Other Data Cleansing Tools to Try

Apart from MS Excel, you have various open-source tools for carrying out data modeling, analysis and cleansing. Some of the prominent tools are

  • JASP

It is an open source statistical software that runs with the help of COS and carries features like that of SPSS

  • Rattle

This graphical user interface facilitates using R for machine learning with relative ease

  • RapidMiner

This is a machine learning package with a user friendly interface

  • Orange

Using this graphical user interface, which is open source, you can use Python for machine learning

  • Talend Data Preparation

It can be used for cleaning data as well as preparing the same with smarts

  • Trifacta Wranger

This tool is also employed for cleaning data. You can also avail of ‘match by example’ feature which is unique to this tool.

All the aforesaid tools are open source and free to use. You can complement your understanding of Excel with the usage of these tools for better analyzing, modeling and cleaning large datasets.
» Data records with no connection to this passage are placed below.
## src/hw/rtl/a2bp_pkg.sv

```systemverilog
`default_nettype none

package a2bp_pkg;

    localparam int unsigned DEF_MAX_ROW_WIDTH = 4096;

    localparam int unsigned CHAN_W     = 8;
    localparam int unsigned WORD_W     = 16;
    localparam int unsigned BITPOS_W   = 4;
    localparam int unsigned ROW_CFG_W  = 13;

    localparam logic [ROW_CFG_W-1:0] ROW_WIDTH_RESET = 13'd16;
    localparam logic [CHAN_W-1:0]    ALPHA_LIMIT     = 8'h80;
    localparam logic [9:0]           LEVEL_BIAS      = 10'd127;
    localparam logic [WORD_W-1:0]    TOP_BIT         = 16'h8000;

    typedef enum logic [1:0] {
        LVL_BLACK = 2'd0,
        LVL_LOW   = 2'd1,
        LVL_HIGH  = 2'd2,
        LVL_WHITE = 2'd3
    } t_level;

    typedef struct packed {
        logic plane_one;
        logic plane_two;
    } t_plane_bits;

endpackage

`default_nettype wire

```

## src/hw/rtl/a2bp_classify.sv

```systemverilog
`default_nettype none

module a2bp_classify
    import a2bp_pkg::*;
(
    input  wire logic [CHAN_W-1:0] i_alpha,
    input  wire logic [CHAN_W-1:0] i_red,
    input  wire logic [CHAN_W-1:0] i_green,
    input  wire logic [CHAN_W-1:0] i_blue,
    output t_plane_bits            o_bits
);

    logic [9:0] sum;
    t_level     level;

    assign sum   = 10'(i_red) + 10'(i_green) + 10'(i_blue) + LEVEL_BIAS;
    assign level = t_level'(sum[9:8]);

    always_comb begin
        o_bits = '0;
        if (i_alpha > ALPHA_LIMIT) begin
            unique case (level)
                LVL_WHITE: begin
                    o_bits.plane_one = 1'b0;
                    o_bits.plane_two = 1'b1;
                end
                LVL_LOW, LVL_HIGH: begin
                    o_bits.plane_one = 1'b1;
                    o_bits.plane_two = 1'b1;
                end
                LVL_BLACK: begin
                    o_bits.plane_one = 1'b1;
                    o_bits.plane_two = 1'b0;
                end
                default: begin
                    o_bits = '0;
                end
            endcase
        end
    end

endmodule

`default_nettype wire

```

## src/hw/rtl/argb_to_two_bitplanes.sv

```systemverilog
`default_nettype none

// channel   signals                                            direction
// pixel     i_in_valid, o_in_stall, i_alpha/red/green/blue     in
// words     o_out_valid, i_out_stall, o_plane_*_word, o_row_done out
// config    i_cfg_valid, o_cfg_ready, i_cfg_row_width          in
//
// one pixel per cycle unless stalled; a closed word is registered on its pixel's acceptance
// buffering is the output register plus one skid entry; full rate unless the output stalls
// o_in_stall rises only while the skid entry is occupied
// synchronous active-low reset; row width resets to 16, counters to zero
// o_cfg_ready is always high

module argb_to_two_bitplanes
    import a2bp_pkg::*;
#(
    parameter int unsigned MAX_ROW_WIDTH = DEF_MAX_ROW_WIDTH
) (
    input  wire logic                 i_clk,
    input  wire logic                 i_rst_n,
    input  wire logic                 i_in_valid,
    output      logic                 o_in_stall,
    input  wire logic [CHAN_W-1:0]    i_alpha,
    input  wire logic [CHAN_W-1:0]    i_red,
    input  wire logic [CHAN_W-1:0]    i_green,
    input  wire logic [CHAN_W-1:0]    i_blue,
    output      logic                 o_out_valid,
    input  wire logic                 i_out_stall,
    output      logic [WORD_W-1:0]    o_plane_one_word,
    output      logic [WORD_W-1:0]    o_plane_two_word,
    output      logic                 o_row_done,
    input  wire logic                 i_cfg_valid,
    output      logic                 o_cfg_ready,
    input  wire logic [ROW_CFG_W-1:0] i_cfg_row_width
);

    localparam int unsigned CNT_W = $clog2(MAX_ROW_WIDTH + 1);
    localparam int unsigned CMP_W = (CNT_W > ROW_CFG_W) ? CNT_W : ROW_CFG_W;
    localparam logic [CMP_W-1:0] MAX_W = CMP_W'(MAX_ROW_WIDTH);

    logic [ROW_CFG_W-1:0] r_row_width;
    logic [CNT_W-1:0]     r_col, n_col;
    logic [BITPOS_W-1:0]  r_bitpos, n_bitpos;
    logic [WORD_W-1:0]    r_acc_one, n_acc_one;
    logic [WORD_W-1:0]    r_acc_two, n_acc_two;

    logic                 r_out_valid;
    logic [WORD_W-1:0]    r_out_one, r_out_two;
    logic                 r_out_done;
    logic                 r_skid_valid;
    logic [WORD_W-1:0]    r_skid_one, r_skid_two;
    logic                 r_skid_done;

    t_plane_bits          bits;
    logic                 in_acc, out_take;
    logic [WORD_W-1:0]    mask, word_one, word_two;
    logic [CNT_W-1:0]     col_inc;
    logic [BITPOS_W-1:0]  bitpos_inc;
    logic [CMP_W-1:0]     width_ext, eff_width;
    logic                 word_full, row_end, emit;

    a2bp_classify u_classify (
        .i_alpha (i_alpha),
        .i_red   (i_red),
        .i_green (i_green),
        .i_blue  (i_blue),
        .o_bits  (bits)
    );

    assign in_acc      = i_in_valid && !o_in_stall;
    assign out_take    = r_out_valid && !i_out_stall;
    assign o_in_stall  = r_skid_valid;
    assign o_cfg_ready = 1'b1;

    // effective width: zero acts as one, saturate at the maximum
    always_comb begin
        width_ext = CMP_W'(r_row_width);
        if (width_ext == '0) begin
            eff_width = CMP_W'(1);
        end else if (width_ext > MAX_W) begin
            eff_width = MAX_W;
        end else begin
            eff_width = width_ext;
        end
    end

    assign mask       = TOP_BIT >> r_bitpos;
    assign word_one   = r_acc_one | (bits.plane_one ? mask : '0);
    assign word_two   = r_acc_two | (bits.plane_two ? mask : '0);
    assign col_inc    = r_col + CNT_W'(1);
    assign bitpos_inc = r_bitpos + BITPOS_W'(1);
    assign word_full  = (bitpos_inc == '0);
    assign row_end    = (CMP_W'(col_inc) >= eff_width);
    assign emit       = word_full || row_end;

    always_comb begin
        n_col     = r_col;
        n_bitpos  = r_bitpos;
        n_acc_one = r_acc_one;
        n_acc_two = r_acc_two;
        if (in_acc) begin
            n_col     = row_end ? '0 : col_inc;
            n_bitpos  = emit ? '0 : bitpos_inc;
            n_acc_one = emit ? '0 : word_one;
            n_acc_two = emit ? '0 : word_two;
        end
    end

    always_ff @(posedge i_clk) begin
        if (!i_rst_n) begin
            r_row_width <= ROW_WIDTH_RESET;
            r_col       <= '0;
            r_bitpos    <= '0;
            r_acc_one   <= '0;
            r_acc_two   <= '0;
        end else begin
            if (i_cfg_valid && o_cfg_ready) begin
                r_row_width <= i_cfg_row_width;
            end
            r_col     <= n_col;
            r_bitpos  <= n_bitpos;
            r_acc_one <= n_acc_one;
            r_acc_two <= n_acc_two;
        end
    end

    // output register with one skid entry
    always_ff @(posedge i_clk) begin
        if (!i_rst_n) begin
            r_out_valid  <= 1'b0;
            r_skid_valid <= 1'b0;
        end else begin
            if (out_take) begin
                if (r_skid_valid) begin
                    r_skid_valid <= 1'b0;
                    r_out_valid  <= 1'b1;
                end else begin
                    r_out_valid <= in_acc && emit;
                end
            end else if (in_acc && emit) begin
                if (r_out_valid) begin
                    r_skid_valid <= 1'b1;
                end else begin
                    r_out_valid <= 1'b1;
                end
            end
        end
    end

    always_ff @(posedge i_clk) begin
        if (out_take && r_skid_valid) begin
            r_out_one  <= r_skid_one;
            r_out_two  <= r_skid_two;
            r_out_done <= r_skid_done;
        end else if (in_acc && emit && (out_take || !r_out_valid)) begin
            r_out_one  <= word_one;
            r_out_two  <= word_two;
            r_out_done <= row_end;
        end
        if (in_acc && emit && r_out_valid && !out_take) begin
            r_skid_one  <= word_one;
            r_skid_two  <= word_two;
            r_skid_done <= row_end;
        end
    end

    assign o_out_valid      = r_out_valid;
    assign o_plane_one_word = r_out_one;
    assign o_plane_two_word = r_out_two;
    assign o_row_done       = r_out_done;

    a_skid_needs_out: assert property (@(posedge i_clk) disable iff (!i_rst_n)
        r_skid_valid |-> r_out_valid)
        else $error("skid entry held without an output word");

    a_skid_moves_up: assert property (@(posedge i_clk) disable iff (!i_rst_n)
        (r_skid_valid && !i_out_stall) |=> (r_out_valid && !r_skid_valid))
        else $error("skid entry not moved to output");

    a_row_start_aligned: assert property (@(posedge i_clk) disable iff (!i_rst_n)
        (r_col == '0) |-> (r_bitpos == '0 && r_acc_one == '0 && r_acc_two == '0))
        else $error("row start with partial word pending");

    a_emit_fills: assert property (@(posedge i_clk) disable iff (!i_rst_n)
        (in_acc && emit) |=> r_out_valid)
        else $error("emitted word lost");

endmodule

`default_nettype wire

```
Advantages of Data Cleansing

The benefits of getting the data cleaned are numerous. Some of them have been enlisted below:

  • All serious errors in the data are removed
  • Inconsistencies in formatting are eliminated
  • When data is collected from multiple sources, errors are gotten rid of
  • Data from multiple sources can be reconciled and used together as a single set
  • Efficiency of data usage can be enhanced significantly
  • Any information from the data can be extracted at ease
  • Customers and employers can be kept content with proper information
  • You can easily integrate various functions in the cleaned data
  • Your objectives related to data can be materialized effectively

Conclusion

In Data Science, cleaning data is an integral element. The process can be fragmented into four subprocesses for ease of understanding. The data is initially collected. It is then subjected to cleansing. The cleaned data is analyzed and modeled. The final result is then published for the intended users.

It is important to understand the gravity of data cleaning process. Skipping any step related to it will make you come across problems. For making the raw data compatible with data analytics tools like Python or R, you need to use proper cleaning techniques.